現在(昭和55年)、公園の各施設、記念碑等も充実し、見るべきものが多い。(注:画像は平成29年撮影のものです)
「沼田公園」の現状紹介
南西高台上の「あずまや」は、本公園の一大展望台ともいうべく、ここより南を眺めた景観は比類なく大きい。雄峰子持山を一望に収め、山裾の極まるところ綾戸の峻険が指顧のうちにある。脚下数十メートルの断崖に続く榛名町、清水町、薄根町の屋並みはさながらパノラマを見るようだ。
更に北方に目を移せば、松の木立を透して広場一帯にひろがる花壇は華麗さにおいて第一等の眺めである。かつては一面の雑草におおわれていたこの広場で、競馬、自転車競争、サーカス、大相撲等数々の催物が行われたが、近時整備された花壇の状態からは想像をも許されない。
(注:平成29年現在は鐘楼の脇に移築されています。デザインも自然に調和する巨石を基調にしたものに変更されています)
「あずまや」の直ぐ近くに見られる近代的なデザインの碑は、去る昭和十八年十二月八日に建てられた「沼田の歌々碑」である。「沼田の歌」は昭和三十一年三月十七日、NHK全国放送の「ふるさとの町沼田市を訪ねて」に際して西沢爽氏作詞、平井康三郎氏作曲によるもので、誠に格調高く市民に愛唱されていた。碑は沼田市音楽協会提唱のもとに市が建設した。
春の日を惜しむ鐘の音
暮れのこるお城の桜
わが町を
美しといくたびおもう
山の上に町の灯つゞき
山下に駅の灯ともる
に始まるこの歌は、沼田の詩情をいみじくもうたいあげ、町に住む人々の心をゆさぶる。
ところがこの歌碑、建造にやや粗雑の点があり最近破損の個所も生じたので、今回新たに造り直すやに聞いている。いずれ完成のあかつきには面目を一新するであろう。

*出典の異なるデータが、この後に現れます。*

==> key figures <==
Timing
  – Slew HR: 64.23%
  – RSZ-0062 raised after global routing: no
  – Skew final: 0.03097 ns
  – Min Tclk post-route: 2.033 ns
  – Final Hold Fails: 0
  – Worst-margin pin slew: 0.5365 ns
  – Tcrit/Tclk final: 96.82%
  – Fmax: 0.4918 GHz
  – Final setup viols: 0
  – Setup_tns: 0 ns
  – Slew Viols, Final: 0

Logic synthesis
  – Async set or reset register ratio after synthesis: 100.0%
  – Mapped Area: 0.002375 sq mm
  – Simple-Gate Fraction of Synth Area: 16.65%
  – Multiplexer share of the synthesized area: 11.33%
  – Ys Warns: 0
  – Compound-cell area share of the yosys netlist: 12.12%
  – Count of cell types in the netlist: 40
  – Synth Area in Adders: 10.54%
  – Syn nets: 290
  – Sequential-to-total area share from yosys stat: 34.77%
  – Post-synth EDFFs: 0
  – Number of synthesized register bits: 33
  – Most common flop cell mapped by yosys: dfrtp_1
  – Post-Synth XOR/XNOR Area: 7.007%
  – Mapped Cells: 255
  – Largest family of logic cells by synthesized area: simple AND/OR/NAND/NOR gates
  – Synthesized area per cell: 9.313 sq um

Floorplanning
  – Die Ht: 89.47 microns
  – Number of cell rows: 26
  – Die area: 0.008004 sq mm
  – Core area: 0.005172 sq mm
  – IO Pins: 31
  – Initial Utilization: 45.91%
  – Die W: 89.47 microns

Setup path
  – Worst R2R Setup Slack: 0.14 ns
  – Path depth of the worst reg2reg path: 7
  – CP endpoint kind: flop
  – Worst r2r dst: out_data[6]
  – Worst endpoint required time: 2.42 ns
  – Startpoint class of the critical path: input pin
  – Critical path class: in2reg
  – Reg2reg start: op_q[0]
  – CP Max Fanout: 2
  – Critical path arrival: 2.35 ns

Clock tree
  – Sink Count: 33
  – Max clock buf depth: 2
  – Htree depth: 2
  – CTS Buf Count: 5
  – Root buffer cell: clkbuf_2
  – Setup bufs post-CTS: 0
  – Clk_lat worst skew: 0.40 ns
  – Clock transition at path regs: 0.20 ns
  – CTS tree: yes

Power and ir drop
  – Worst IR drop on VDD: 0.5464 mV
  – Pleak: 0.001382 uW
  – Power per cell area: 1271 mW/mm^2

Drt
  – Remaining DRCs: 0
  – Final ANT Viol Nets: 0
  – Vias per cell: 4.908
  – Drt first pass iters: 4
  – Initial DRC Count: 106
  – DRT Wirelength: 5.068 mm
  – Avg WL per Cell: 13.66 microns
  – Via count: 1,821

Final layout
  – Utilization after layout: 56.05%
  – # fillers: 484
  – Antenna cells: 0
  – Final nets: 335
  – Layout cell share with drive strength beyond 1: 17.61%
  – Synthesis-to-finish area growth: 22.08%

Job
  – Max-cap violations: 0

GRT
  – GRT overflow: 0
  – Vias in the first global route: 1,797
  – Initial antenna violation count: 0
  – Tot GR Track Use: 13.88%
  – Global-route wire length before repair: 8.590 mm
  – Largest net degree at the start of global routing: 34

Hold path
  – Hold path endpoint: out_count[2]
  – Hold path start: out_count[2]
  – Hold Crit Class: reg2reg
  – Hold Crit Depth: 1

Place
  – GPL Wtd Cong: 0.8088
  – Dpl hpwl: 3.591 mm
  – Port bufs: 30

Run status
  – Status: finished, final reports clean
### src/rtl/hazard_ctrl_md_busy_timer.sv
// md_busy_timer: reload/decrement counter tracking mul/div occupancy.
module md_busy_timer import hazard_pkg::*; #(
   parameter int MD_LATENCY = 32
) (
   input  logic clk,
   input  logic rst,
   input  logic start,
   output logic busy
);
   localparam int CW = $clog2(MD_LATENCY + 1);
   if (MD_LATENCY < MD_LAT_MIN || MD_LATENCY > MD_LAT_MAX) begin : g_bad_latency
      $error("md_busy_timer: MD_LATENCY out of range 1..255");
   end
   logic [CW-1:0] cnt;
   always_ff @(posedge clk or posedge rst)
      if (rst) cnt <= '0;
      else if (start) cnt <= CW'(MD_LATENCY);
      else if (cnt != '0) cnt <= cnt - CW'(1);
   assign busy = cnt != '0;
endmodule
==> src/rtl/multi_btn_filter.sv <==
// N-channel push-button debouncer built from independent btn_filter_chan slices.
// Long-press pulses are compiled in only when MULTI_BTN_FILTER_LONG_PRESS_EN is defined.
module multi_btn_filter
    import btn_filter_pkg::*;
#(
    parameter int unsigned N_CH            = 4,
    parameter int unsigned DEBOUNCE_CYCLES = BTN_DEBOUNCE_DEFAULT,
    parameter int unsigned LONG_CYCLES     = BTN_LONG_DEFAULT
) (
    input  logic            clockSource,
    input  logic            reset,
    input  logic [N_CH-1:0] rawButton,
    output logic [N_CH-1:0] currentState,
    output logic [N_CH-1:0] pressPulse,
    output logic [N_CH-1:0] releasePulse,
    output logic [N_CH-1:0] longPress
);

    if (N_CH < 1 || N_CH > 32) begin : g_bad_nch
        $error("N_CH must be in 1..32");
    end

    for (genvar i = 0; i < N_CH; i++) begin : g_chan
        btn_filter_chan #(
            .DEBOUNCE_CYCLES(DEBOUNCE_CYCLES),
            .LONG_CYCLES    (LONG_CYCLES)
        ) u_chan (
            .clk_i    (clockSource),
            .rst_i    (reset),
            .raw_i    (rawButton[i]),
            .state_o  (currentState[i]),
            .press_o  (pressPulse[i]),
            .release_o(releasePulse[i]),
            .long_o   (longPress[i])
        );
    end

endmodule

広場の花壇は最近管理も行き届き面目一新し、四季折々の花が咲き乱れ、正に絶好の散策地となった。
広場の周辺には各種の動物は飼育され、緑したたる木立と共に目を楽しませてくれる。
木立といえば広場北部高台にあるこれらの木は公園築設にあたって植樹したもの、もともと高台そのものが大正五年の工事の際人力によって盛立てた岡だ。うっそうと茂るこれらの樹木を見るにつけ六十数年の時の流れを今更のように感じる。
昭和九年十一月に在郷軍人会が中心で建立したもの、正面の狛犬は竣工記念として愛国婦人会沼田分会が奉献、見れば昭和九年十一月三日と刻んである。この年は天皇陛下が群馬県に行幸された記念の年でもある。
神社の右に見られる一組の角石は、昔沼田城の大手門の柱を支えるために用いられた「沓石」である。当時大手門は現在の沼田小学校正門付近に建てられてあった。
続いて見られる碑は朝鮮民主主義共和国民が帰国に際し沼田公園のために
染井吉野 九拾株
八重桜 拾株
つつじ 四株
計 百四株
植樹した記念に建てられたもの、碑面に一九六〇年三月(昭和三十五年)帰国記念植樹朝鮮民主主義共和国 帰国者一同 在日朝鮮人総連合会沼田支部とある。
さてめぐりめぐって又正面入り口に戻ってきた。
今は夜間照明設備も完成したテニスコートの南面の道を通って見よう。かつてはこの付近に土峻家が健立した「不動院」のお堂があった。明治維新後取り払われて本尊不動明王は唯今西倉内町東禅寺に安置されている。
このグランドは途方もなく広い。戦前、高千穂高商ラグビー部が毎年夏になると合宿して練習に使用していた。
久米さんの構想はこのグランドは陸上競技専用にし、野球場は別に作る予定であったが、前述の通り事業なかばにして長逝されたため、現在は野球場二面に使用してはいるものの、なにか中途半端な利用で折角の空間が完全に生かされていない憾みがある。もはや現在となっては専用球場を新設することは不可能な程、周囲に住宅が建てこんでしまった。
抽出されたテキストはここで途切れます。